*EXTRACTED MATERIAL*
===== src/rtl/pxs_score_controller_pkg.sv =====
`default_nettype none
// ============================================================================
//  Module  : pxs_score_controller_pkg
//  Purpose : Shared types and helpers for the score sequencer. It holds the
//            pixel-stream field layout, the 2-bit game-state encodings, the
//            winner codes and a saturating score increment.
//  Ports   : none (package)
//  Rev     : 1.0  initial release
// ============================================================================
package pxs_score_controller_pkg;

  // Pixel stream layout: {XC[9:0], YC[9:0], colour[5:0]}
  localparam int STR_W   = 26;
  localparam int COORD_W = 10;
  localparam int XC_LSB  = 16;
  localparam int YC_LSB  = 6;
  localparam int COL_W   = 6;

  localparam logic [7:0] SCORE_MAX = 8'd99;

  // Game-state encodings
  typedef enum logic [1:0] {
    ST_IDLE  = 2'b00,
    ST_PLAY  = 2'b01,
    ST_PAUSE = 2'b10,
    ST_OVER  = 2'b11
  } state_t;

  // Winner codes: bit0 = player 1, bit1 = player 2
  localparam logic [1:0] WIN_NONE = 2'b00;
  localparam logic [1:0] WIN_P1   = 2'b01;
  localparam logic [1:0] WIN_P2   = 2'b10;
  localparam logic [1:0] WIN_TIE  = 2'b11;

  // min(score + inc, 99)
  function automatic logic [7:0] sat_inc(input logic [7:0] score, input logic inc);
    logic [7:0] res;
    res = score;
    if (inc) begin
      if (score >= SCORE_MAX) res = SCORE_MAX;
      else                    res = score + 8'd1;
    end
    return res;
  endfunction

endpackage : pxs_score_controller_pkg
`default_nettype wire


===== src/rtl/pxs_frame_tick.sv =====
`default_nettype none
// ============================================================================
//  Module  : pxs_frame_tick
//  Purpose : Decodes the pixel stream coordinates and raises a one-pixel tick
//            when the stream sits at (COL, ROW). It is purely combinational,
//            so the tick is aligned with the pixel it decodes.
//  Ports   : rgb_str  in  26  pixel stream (XC / YC fields used)
//            tick     out  1  high while XC==COL and YC==ROW
//  Rev     : 1.0  initial release
// ============================================================================
module pxs_frame_tick
  import pxs_score_controller_pkg::*;
#(
  parameter int COL = 638,
  parameter int ROW = 479
) (
  input  logic [STR_W-1:0] rgb_str,
  output logic             tick
);

  localparam logic [COORD_W-1:0] TICK_COL = COORD_W'(COL);
  localparam logic [COORD_W-1:0] TICK_ROW = COORD_W'(ROW);

  logic [COORD_W-1:0] xc;
  logic [COORD_W-1:0] yc;
  logic               unused_colour;

  assign xc = rgb_str[XC_LSB +: COORD_W];
  assign yc = rgb_str[YC_LSB +: COORD_W];

  // Colour bits travel in the same bus but carry no timing information.
  assign unused_colour = ^rgb_str[COL_W-1:0];

  assign tick = (xc == TICK_COL) && (yc == TICK_ROW);

endmodule : pxs_frame_tick
`default_nettype wire


===== src/rtl/pxs_score_controller.sv =====
`default_nettype none
// ============================================================================
//  Module  : pxs_score_controller
//  Purpose : Per-game score sequencer beside the score overlay chain. It
//            collects point pulses, runs the IDLE/PLAY/PAUSE/OVER game FSM
//            and commits the binary scores one pixel before the overlay's
//            end-of-frame latch, so displayed digits never change mid-frame.
//  Ports   : px_clk       in   1  pixel clock
//            rst_n        in   1  asynchronous active-low reset
//            RGBStr_i     in  26  pixel stream (XC / YC used)
//            point_p1     in   1  pulse: player 1 scored
//            point_p2     in   1  pulse: player 2 scored
//            new_game     in   1  pulse: restart game (highest priority)
//            score1       out  8  player 1 score, 0..99
//            score2       out  8  player 2 score, 0..99
//            serve_pause  out  1  high whenever the game is not in PLAY
//            game_over    out  1  high in OVER
//            winner       out  2  01 P1, 10 P2, 11 tie, 00 none
//  Rev     : 1.0  initial release
// ============================================================================
module pxs_score_controller
  import pxs_score_controller_pkg::*;
#(
  parameter int WIN_SCORE    = 11,
  parameter int PAUSE_FRAMES = 60,
  parameter int VISIBLECOLS  = 640,
  parameter int VISIBLEROWS  = 480
) (
  input  logic             px_clk,
  input  logic             rst_n,
  input  logic [STR_W-1:0] RGBStr_i,
  input  logic             point_p1,
  input  logic             point_p2,
  input  logic             new_game,
  output logic [7:0]       score1,
  output logic [7:0]       score2,
  output logic             serve_pause,
  output logic             game_over,
  output logic [1:0]       winner
);

  localparam int              CNT_W    = $clog2(PAUSE_FRAMES + 1);
  localparam logic [CNT_W-1:0] CNT_LOAD = CNT_W'(PAUSE_FRAMES);
  localparam logic [CNT_W-1:0] CNT_ONE  = CNT_W'(1);
  localparam logic [7:0]       WIN_VAL  = 8'(WIN_SCORE);

  state_t           state, state_n;
  logic [7:0]       score1_n, score2_n;
  logic             pend1, pend1_n;
  logic             pend2, pend2_n;
  logic [CNT_W-1:0] cnt, cnt_n;
  logic [1:0]       winner_n;
  logic             serve_pause_n;
  logic             game_over_n;

  logic             commit;
  logic [7:0]       sum1, sum2;
  logic             reach1, reach2;

  // Commit one pixel before the overlay latches its digits at end of frame.
  pxs_frame_tick #(
    .COL (VISIBLECOLS - 2),
    .ROW (VISIBLEROWS - 1)
  ) u_frame_tick (
    .rgb_str (RGBStr_i),
    .tick    (commit)
  );

  assign sum1   = sat_inc(score1, pend1);
  assign sum2   = sat_inc(score2, pend2);
  assign reach1 = (sum1 >= WIN_VAL);
  assign reach2 = (sum2 >= WIN_VAL);

  // --------------------------------------------------------------------------
  // State register
  // --------------------------------------------------------------------------
  always_ff @(posedge px_clk or negedge rst_n) begin
    if (!rst_n) begin
      state       <= ST_IDLE;
      score1      <= 8'd0;
      score2      <= 8'd0;
      pend1       <= 1'b0;
      pend2       <= 1'b0;
      cnt         <= '0;
      winner      <= WIN_NONE;
      serve_pause <= 1'b1;
      game_over   <= 1'b0;
    end else begin
      state       <= state_n;
      score1      <= score1_n;
      score2      <= score2_n;
      pend1       <= pend1_n;
      pend2       <= pend2_n;
      cnt         <= cnt_n;
      winner      <= winner_n;
      serve_pause <= serve_pause_n;
      game_over   <= game_over_n;
    end
  end

  // --------------------------------------------------------------------------
  // Next-state / next-output logic
  // --------------------------------------------------------------------------
  always_comb begin
    state_n  = state;
    score1_n = score1;
    score2_n = score2;
    pend1_n  = pend1;
    pend2_n  = pend2;
    cnt_n    = cnt;
    winner_n = winner;

    if (new_game) begin
      // Restart wins over anything else, including a coincident commit.
      state_n  = ST_PAUSE;
      score1_n = 8'd0;
      score2_n = 8'd0;
      pend1_n  = 1'b0;
      pend2_n  = 1'b0;
      cnt_n    = CNT_LOAD;
      winner_n = WIN_NONE;
    end else begin
      case (state)
        ST_IDLE: begin
          state_n = ST_IDLE;
        end

        ST_PLAY: begin
          if (commit && (pend1 || pend2)) begin
            score1_n = sum1;
            score2_n = sum2;
            pend1_n  = 1'b0;
            pend2_n  = 1'b0;
            if (reach1 || reach2) begin
              state_n  = ST_OVER;
              winner_n = {reach2, reach1};
            end else begin
              cnt_n   = CNT_LOAD;
              state_n = ST_PAUSE;
            end
          end
          // A pulse on the commit edge itself overrides the clear above and
          // is therefore scored in the following frame.
          if (point_p1) pend1_n = 1'b1;
          if (point_p2) pend2_n = 1'b1;
        end

        ST_PAUSE: begin
          if (commit) begin
            if (cnt <= CNT_ONE) begin
              cnt_n   = '0;
              state_n = ST_PLAY;
            end else begin
              cnt_n = cnt - CNT_ONE;
            end
          end
        end

        ST_OVER: begin
          state_n = ST_OVER;
        end

        default: begin
          state_n = ST_IDLE;
        end
      endcase
    end

    serve_pause_n = (state_n != ST_PLAY);
    game_over_n   = (state_n == ST_OVER);
  end

endmodule : pxs_score_controller
`default_nettype wire
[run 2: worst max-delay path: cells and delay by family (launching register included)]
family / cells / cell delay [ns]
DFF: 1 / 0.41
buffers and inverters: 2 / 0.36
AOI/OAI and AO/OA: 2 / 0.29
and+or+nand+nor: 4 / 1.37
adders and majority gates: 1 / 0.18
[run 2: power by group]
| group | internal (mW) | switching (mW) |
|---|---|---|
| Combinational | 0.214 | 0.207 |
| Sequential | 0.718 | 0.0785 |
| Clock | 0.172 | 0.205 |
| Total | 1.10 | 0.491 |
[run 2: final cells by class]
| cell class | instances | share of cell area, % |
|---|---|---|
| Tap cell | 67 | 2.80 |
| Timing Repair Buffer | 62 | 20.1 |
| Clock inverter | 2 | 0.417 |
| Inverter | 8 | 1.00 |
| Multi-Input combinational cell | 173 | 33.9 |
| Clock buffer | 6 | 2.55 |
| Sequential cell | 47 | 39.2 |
==> config.mk <==
export PLATFORM = sky130hd
export DESIGN_NAME = execute_flat
export DESIGN_NICKNAME = d
export VERILOG_FILES = /design/src/rtl/execute_if.sv /design/src/rtl/execute.sv /design/src/flat_wrapper.sv
export SDC_FILE = /design/constraint.sdc
export NUM_CORES = 1
export LEC_CHECK = 0
export CORE_UTILIZATION = 47
export CTS_CLUSTER_DIAMETER = 150
export DETAILED_ROUTE_END_ITERATION = 8
export PLACE_DENSITY_LB_ADDON = 0.15
export SKIP_CTS_REPAIR_TIMING = 1
export SYNTH_ARGS = -nofsm -noshare
export SYNTH_HDL_FRONTEND = slang
export SYNTH_SLANG_ARGS = --single-unit
==> constraint.sdc <==
create_clock -name i_clk -period 5 [get_ports i_clk]
set_input_delay 0.5 -clock i_clk [delete_from_list [all_inputs] [get_ports i_clk]]
set_output_delay 0.5 -clock i_clk [all_outputs]
set_load 0.01 [all_outputs]
==> src/rtl/execute_if.sv <==
// Bus between the MIPS execute stage and its neighbours: the ID/EX register contents,
// the MEM/WB writeback bus and the EX/MEM register outputs.
interface execute_if;
  logic        i_con_ex_regdst;
  logic        i_con_ex_alusrc;
  logic [1:0]  i_con_ex_aluop;
  logic        i_con_mem_branch;
  logic        i_con_mem_memread;
  logic        i_con_mem_memwrite;
  logic        i_con_wb_memtoreg;
  logic        i_con_wb_regwrite;
  logic [31:0] i_addr_NextPC;
  logic [31:0] i_data_rs;
  logic [31:0] i_data_rt;
  logic [31:0] i_data_SignExt;
  logic [4:0]  i_addr_rs;
  logic [4:0]  i_addr_mux_0;
  logic [4:0]  i_addr_mux_1;
  logic        i_con_RegWr;
  logic [4:0]  i_addr_WrReg;
  logic [31:0] i_data_WrData;

  logic        o_con_mem_branch;
  logic        o_con_mem_memread;
  logic        o_con_mem_memwrite;
  logic        o_con_wb_memtoreg;
  logic        o_con_wb_regwrite;
  logic [31:0] o_addr_BranchTarget;
  logic        o_con_Zero;
  logic [31:0] o_data_AluResult;
  logic [31:0] o_data_WrMem;
  logic [4:0]  o_addr_WrReg;

  modport slave (
    input  i_con_ex_regdst, i_con_ex_alusrc, i_con_ex_aluop,
    input  i_con_mem_branch, i_con_mem_memread, i_con_mem_memwrite,
    input  i_con_wb_memtoreg, i_con_wb_regwrite,
    input  i_addr_NextPC, i_data_rs, i_data_rt, i_data_SignExt,
    input  i_addr_rs, i_addr_mux_0, i_addr_mux_1,
    input  i_con_RegWr, i_addr_WrReg, i_data_WrData,
    output o_con_mem_branch, o_con_mem_memread, o_con_mem_memwrite,
    output o_con_wb_memtoreg, o_con_wb_regwrite,
    output o_addr_BranchTarget, o_con_Zero, o_data_AluResult,
    output o_data_WrMem, o_addr_WrReg
  );

  modport master (
    output i_con_ex_regdst, i_con_ex_alusrc, i_con_ex_aluop,
    output i_con_mem_branch, i_con_mem_memread, i_con_mem_memwrite,
    output i_con_wb_memtoreg, i_con_wb_regwrite,
    output i_addr_NextPC, i_data_rs, i_data_rt, i_data_SignExt,
    output i_addr_rs, i_addr_mux_0, i_addr_mux_1,
    output i_con_RegWr, i_addr_WrReg, i_data_WrData,
    input  o_con_mem_branch, o_con_mem_memread, o_con_mem_memwrite,
    input  o_con_wb_memtoreg, o_con_wb_regwrite,
    input  o_addr_BranchTarget, o_con_Zero, o_data_AluResult,
    input  o_data_WrMem, o_addr_WrReg
  );
endinterface

==> src/rtl/execute.sv <==
// MIPS execute stage: operand forwarding, ALU, branch target and destination select,
// captured in the EX/MEM register with stall (hold) and flush (bubble).
module execute #(
  parameter bit FWD_EN = 1'b1
) (
  input  logic   i_clk,
  input  logic   i_rst_n,
  input  logic   i_con_stall,
  input  logic   i_con_flush,
  execute_if.slave bus
);

  typedef enum logic [2:0] {
    ALU_ADD,
    ALU_SUB,
    ALU_AND,
    ALU_OR,
    ALU_SLT
  } alu_sel_e;

  typedef struct packed {
    logic        mem_branch;
    logic        mem_memread;
    logic        mem_memwrite;
    logic        wb_memtoreg;
    logic        wb_regwrite;
    logic [31:0] branch_target;
    logic        zero;
    logic [31:0] alu_result;
    logic [31:0] wr_mem;
    logic [4:0]  wr_reg;
  } exmem_t;

  function automatic alu_sel_e alu_decode(input logic [1:0] aluop, input logic [5:0] funct);
    alu_sel_e sel;
    sel = ALU_ADD;
    case (aluop)
      2'b01: sel = ALU_SUB;
      2'b10: begin
        case (funct)
          6'b100010: sel = ALU_SUB;
          6'b100100: sel = ALU_AND;
          6'b100101: sel = ALU_OR;
          6'b101010: sel = ALU_SLT;
          default:   sel = ALU_ADD;
        endcase
      end
      default: sel = ALU_ADD;
    endcase
    return sel;
  endfunction

  function automatic logic [31:0] alu_calc(input alu_sel_e sel,
                                           input logic signed [31:0] a,
                                           input logic signed [31:0] b);
    logic [31:0] y;
    case (sel)
      ALU_SUB: y = a - b;
      ALU_AND: y = a & b;
      ALU_OR:  y = a | b;
      ALU_SLT: y = {31'b0, (a < b)};
      default: y = a + b;
    endcase
    return y;
  endfunction

  // Register 0 is hardwired to zero, so a write to it must never be forwarded.
  function automatic logic fwd_hit(input logic en, input logic [4:0] wr, input logic [4:0] idx);
    return en && (wr != 5'd0) && (wr == idx);
  endfunction

  exmem_t exmem_q, exmem_d;

  logic               exmem_fwd_en;
  logic signed [31:0] fwd_rs;
  logic signed [31:0] fwd_rt;
  logic signed [31:0] op_b;
  alu_sel_e           alu_sel;
  logic [31:0]        alu_y;

  // Forwarding: a load's EX/MEM value is an address, not data, so it is excluded.
  always_comb begin
    exmem_fwd_en = exmem_q.wb_regwrite & ~exmem_q.mem_memread;
    fwd_rs = bus.i_data_rs;
    fwd_rt = bus.i_data_rt;
    if (FWD_EN) begin
      if (fwd_hit(exmem_fwd_en, exmem_q.wr_reg, bus.i_addr_rs))
        fwd_rs = exmem_q.alu_result;
      else if (fwd_hit(bus.i_con_RegWr, bus.i_addr_WrReg, bus.i_addr_rs))
        fwd_rs = bus.i_data_WrData;
      if (fwd_hit(exmem_fwd_en, exmem_q.wr_reg, bus.i_addr_mux_0))
        fwd_rt = exmem_q.alu_result;
      else if (fwd_hit(bus.i_con_RegWr, bus.i_addr_WrReg, bus.i_addr_mux_0))
        fwd_rt = bus.i_data_WrData;
    end
    op_b    = bus.i_con_ex_alusrc ? bus.i_data_SignExt : fwd_rt;
    alu_sel = alu_decode(bus.i_con_ex_aluop, bus.i_data_SignExt[5:0]);
    alu_y   = alu_calc(alu_sel, fwd_rs, op_b);
  end

  // EX/MEM next state: flush beats stall, stall holds, otherwise load.
  always_comb begin
    exmem_d = exmem_q;
    if (i_con_flush) begin
      exmem_d = '0;
    end else if (!i_con_stall) begin
      exmem_d.mem_branch    = bus.i_con_mem_branch;
      exmem_d.mem_memread   = bus.i_con_mem_memread;
      exmem_d.mem_memwrite  = bus.i_con_mem_memwrite;
      exmem_d.wb_memtoreg   = bus.i_con_wb_memtoreg;
      exmem_d.wb_regwrite   = bus.i_con_wb_regwrite;
      exmem_d.branch_target = bus.i_addr_NextPC + {bus.i_data_SignExt[29:0], 2'b00};
      exmem_d.zero          = (alu_y == 32'h0);
      exmem_d.alu_result    = alu_y;
      exmem_d.wr_mem        = fwd_rt;
      exmem_d.wr_reg        = bus.i_con_ex_regdst ? bus.i_addr_mux_1 : bus.i_addr_mux_0;
    end
  end

  always_ff @(posedge i_clk or negedge i_rst_n) begin
    if (!i_rst_n) exmem_q <= '0;
    else          exmem_q <= exmem_d;
  end

  assign bus.o_con_mem_branch    = exmem_q.mem_branch;
  assign bus.o_con_mem_memread   = exmem_q.mem_memread;
  assign bus.o_con_mem_memwrite  = exmem_q.mem_memwrite;
  assign bus.o_con_wb_memtoreg   = exmem_q.wb_memtoreg;
  assign bus.o_con_wb_regwrite   = exmem_q.wb_regwrite;
  assign bus.o_addr_BranchTarget = exmem_q.branch_target;
  assign bus.o_con_Zero          = exmem_q.zero;
  assign bus.o_data_AluResult    = exmem_q.alu_result;
  assign bus.o_data_WrMem        = exmem_q.wr_mem;
  assign bus.o_addr_WrReg        = exmem_q.wr_reg;

endmodule
==> src/flat_wrapper.sv <==
// flat-port wrapper written by rule: the top's interface ports become plain ports
module execute_flat 
#(
  parameter bit FWD_EN = 1'b1
)
  (i_clk, i_rst_n, i_con_stall, i_con_flush, bus_i_con_ex_regdst, bus_i_con_ex_alusrc, bus_i_con_ex_aluop, bus_i_con_mem_branch, bus_i_con_mem_memread, bus_i_con_mem_memwrite, bus_i_con_wb_memtoreg, bus_i_con_wb_regwrite, bus_i_addr_NextPC, bus_i_data_rs, bus_i_data_rt, bus_i_data_SignExt, bus_i_addr_rs, bus_i_addr_mux_0, bus_i_addr_mux_1, bus_i_con_RegWr, bus_i_addr_WrReg, bus_i_data_WrData, bus_o_con_mem_branch, bus_o_con_mem_memread, bus_o_con_mem_memwrite, bus_o_con_wb_memtoreg, bus_o_con_wb_regwrite, bus_o_addr_BranchTarget, bus_o_con_Zero, bus_o_data_AluResult, bus_o_data_WrMem, bus_o_addr_WrReg);
  execute_if bus_i ();
  input  logic i_clk;
  input  logic i_rst_n;
  input  logic i_con_stall;
  input  logic i_con_flush;
  input wire logic [$bits(bus_i.i_con_ex_regdst)-1:0] bus_i_con_ex_regdst;
  input wire logic [$bits(bus_i.i_con_ex_alusrc)-1:0] bus_i_con_ex_alusrc;
  input wire logic [$bits(bus_i.i_con_ex_aluop)-1:0] bus_i_con_ex_aluop;
  input wire logic [$bits(bus_i.i_con_mem_branch)-1:0] bus_i_con_mem_branch;
  input wire logic [$bits(bus_i.i_con_mem_memread)-1:0] bus_i_con_mem_memread;
  input wire logic [$bits(bus_i.i_con_mem_memwrite)-1:0] bus_i_con_mem_memwrite;
  input wire logic [$bits(bus_i.i_con_wb_memtoreg)-1:0] bus_i_con_wb_memtoreg;
  input wire logic [$bits(bus_i.i_con_wb_regwrite)-1:0] bus_i_con_wb_regwrite;
  input wire logic [$bits(bus_i.i_addr_NextPC)-1:0] bus_i_addr_NextPC;
  input wire logic [$bits(bus_i.i_data_rs)-1:0] bus_i_data_rs;
  input wire logic [$bits(bus_i.i_data_rt)-1:0] bus_i_data_rt;
  input wire logic [$bits(bus_i.i_data_SignExt)-1:0] bus_i_data_SignExt;
  input wire logic [$bits(bus_i.i_addr_rs)-1:0] bus_i_addr_rs;
  input wire logic [$bits(bus_i.i_addr_mux_0)-1:0] bus_i_addr_mux_0;
  input wire logic [$bits(bus_i.i_addr_mux_1)-1:0] bus_i_addr_mux_1;
  input wire logic [$bits(bus_i.i_con_RegWr)-1:0] bus_i_con_RegWr;
  input wire logic [$bits(bus_i.i_addr_WrReg)-1:0] bus_i_addr_WrReg;
  input wire logic [$bits(bus_i.i_data_WrData)-1:0] bus_i_data_WrData;
  output wire logic [$bits(bus_i.o_con_mem_branch)-1:0] bus_o_con_mem_branch;
  output wire logic [$bits(bus_i.o_con_mem_memread)-1:0] bus_o_con_mem_memread;
  output wire logic [$bits(bus_i.o_con_mem_memwrite)-1:0] bus_o_con_mem_memwrite;
  output wire logic [$bits(bus_i.o_con_wb_memtoreg)-1:0] bus_o_con_wb_memtoreg;
  output wire logic [$bits(bus_i.o_con_wb_regwrite)-1:0] bus_o_con_wb_regwrite;
  output wire logic [$bits(bus_i.o_addr_BranchTarget)-1:0] bus_o_addr_BranchTarget;
  output wire logic [$bits(bus_i.o_con_Zero)-1:0] bus_o_con_Zero;
  output wire logic [$bits(bus_i.o_data_AluResult)-1:0] bus_o_data_AluResult;
  output wire logic [$bits(bus_i.o_data_WrMem)-1:0] bus_o_data_WrMem;
  output wire logic [$bits(bus_i.o_addr_WrReg)-1:0] bus_o_addr_WrReg;
  assign bus_i.i_con_ex_regdst = bus_i_con_ex_regdst;
  assign bus_i.i_con_ex_alusrc = bus_i_con_ex_alusrc;
  assign bus_i.i_con_ex_aluop = bus_i_con_ex_aluop;
  assign bus_i.i_con_mem_branch = bus_i_con_mem_branch;
  assign bus_i.i_con_mem_memread = bus_i_con_mem_memread;
  assign bus_i.i_con_mem_memwrite = bus_i_con_mem_memwrite;
  assign bus_i.i_con_wb_memtoreg = bus_i_con_wb_memtoreg;
  assign bus_i.i_con_wb_regwrite = bus_i_con_wb_regwrite;
  assign bus_i.i_addr_NextPC = bus_i_addr_NextPC;
  assign bus_i.i_data_rs = bus_i_data_rs;
  assign bus_i.i_data_rt = bus_i_data_rt;
  assign bus_i.i_data_SignExt = bus_i_data_SignExt;
  assign bus_i.i_addr_rs = bus_i_addr_rs;
  assign bus_i.i_addr_mux_0 = bus_i_addr_mux_0;
  assign bus_i.i_addr_mux_1 = bus_i_addr_mux_1;
  assign bus_i.i_con_RegWr = bus_i_con_RegWr;
  assign bus_i.i_addr_WrReg = bus_i_addr_WrReg;
  assign bus_i.i_data_WrData = bus_i_data_WrData;
  assign bus_o_con_mem_branch = bus_i.o_con_mem_branch;
  assign bus_o_con_mem_memread = bus_i.o_con_mem_memread;
  assign bus_o_con_mem_memwrite = bus_i.o_con_mem_memwrite;
  assign bus_o_con_wb_memtoreg = bus_i.o_con_wb_memtoreg;
  assign bus_o_con_wb_regwrite = bus_i.o_con_wb_regwrite;
  assign bus_o_addr_BranchTarget = bus_i.o_addr_BranchTarget;
  assign bus_o_con_Zero = bus_i.o_con_Zero;
  assign bus_o_data_AluResult = bus_i.o_data_AluResult;
  assign bus_o_data_WrMem = bus_i.o_data_WrMem;
  assign bus_o_addr_WrReg = bus_i.o_addr_WrReg;
  execute #(.FWD_EN(FWD_EN)) u_core (.i_clk(i_clk), .i_rst_n(i_rst_n), .i_con_stall(i_con_stall), .i_con_flush(i_con_flush), .bus(bus_i));
endmodule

*TASK TO COMPLETE*
Begin with the first line of the listing and copy exactly through the line that contains "It holds the", please, keeping both ends and leaving out everything after.

*EXERCISE RESULT*
===== src/rtl/pxs_score_controller_pkg.sv =====
`default_nettype none
// ============================================================================
//  Module  : pxs_score_controller_pkg
//  Purpose : Shared types and helpers for the score sequencer. It holds the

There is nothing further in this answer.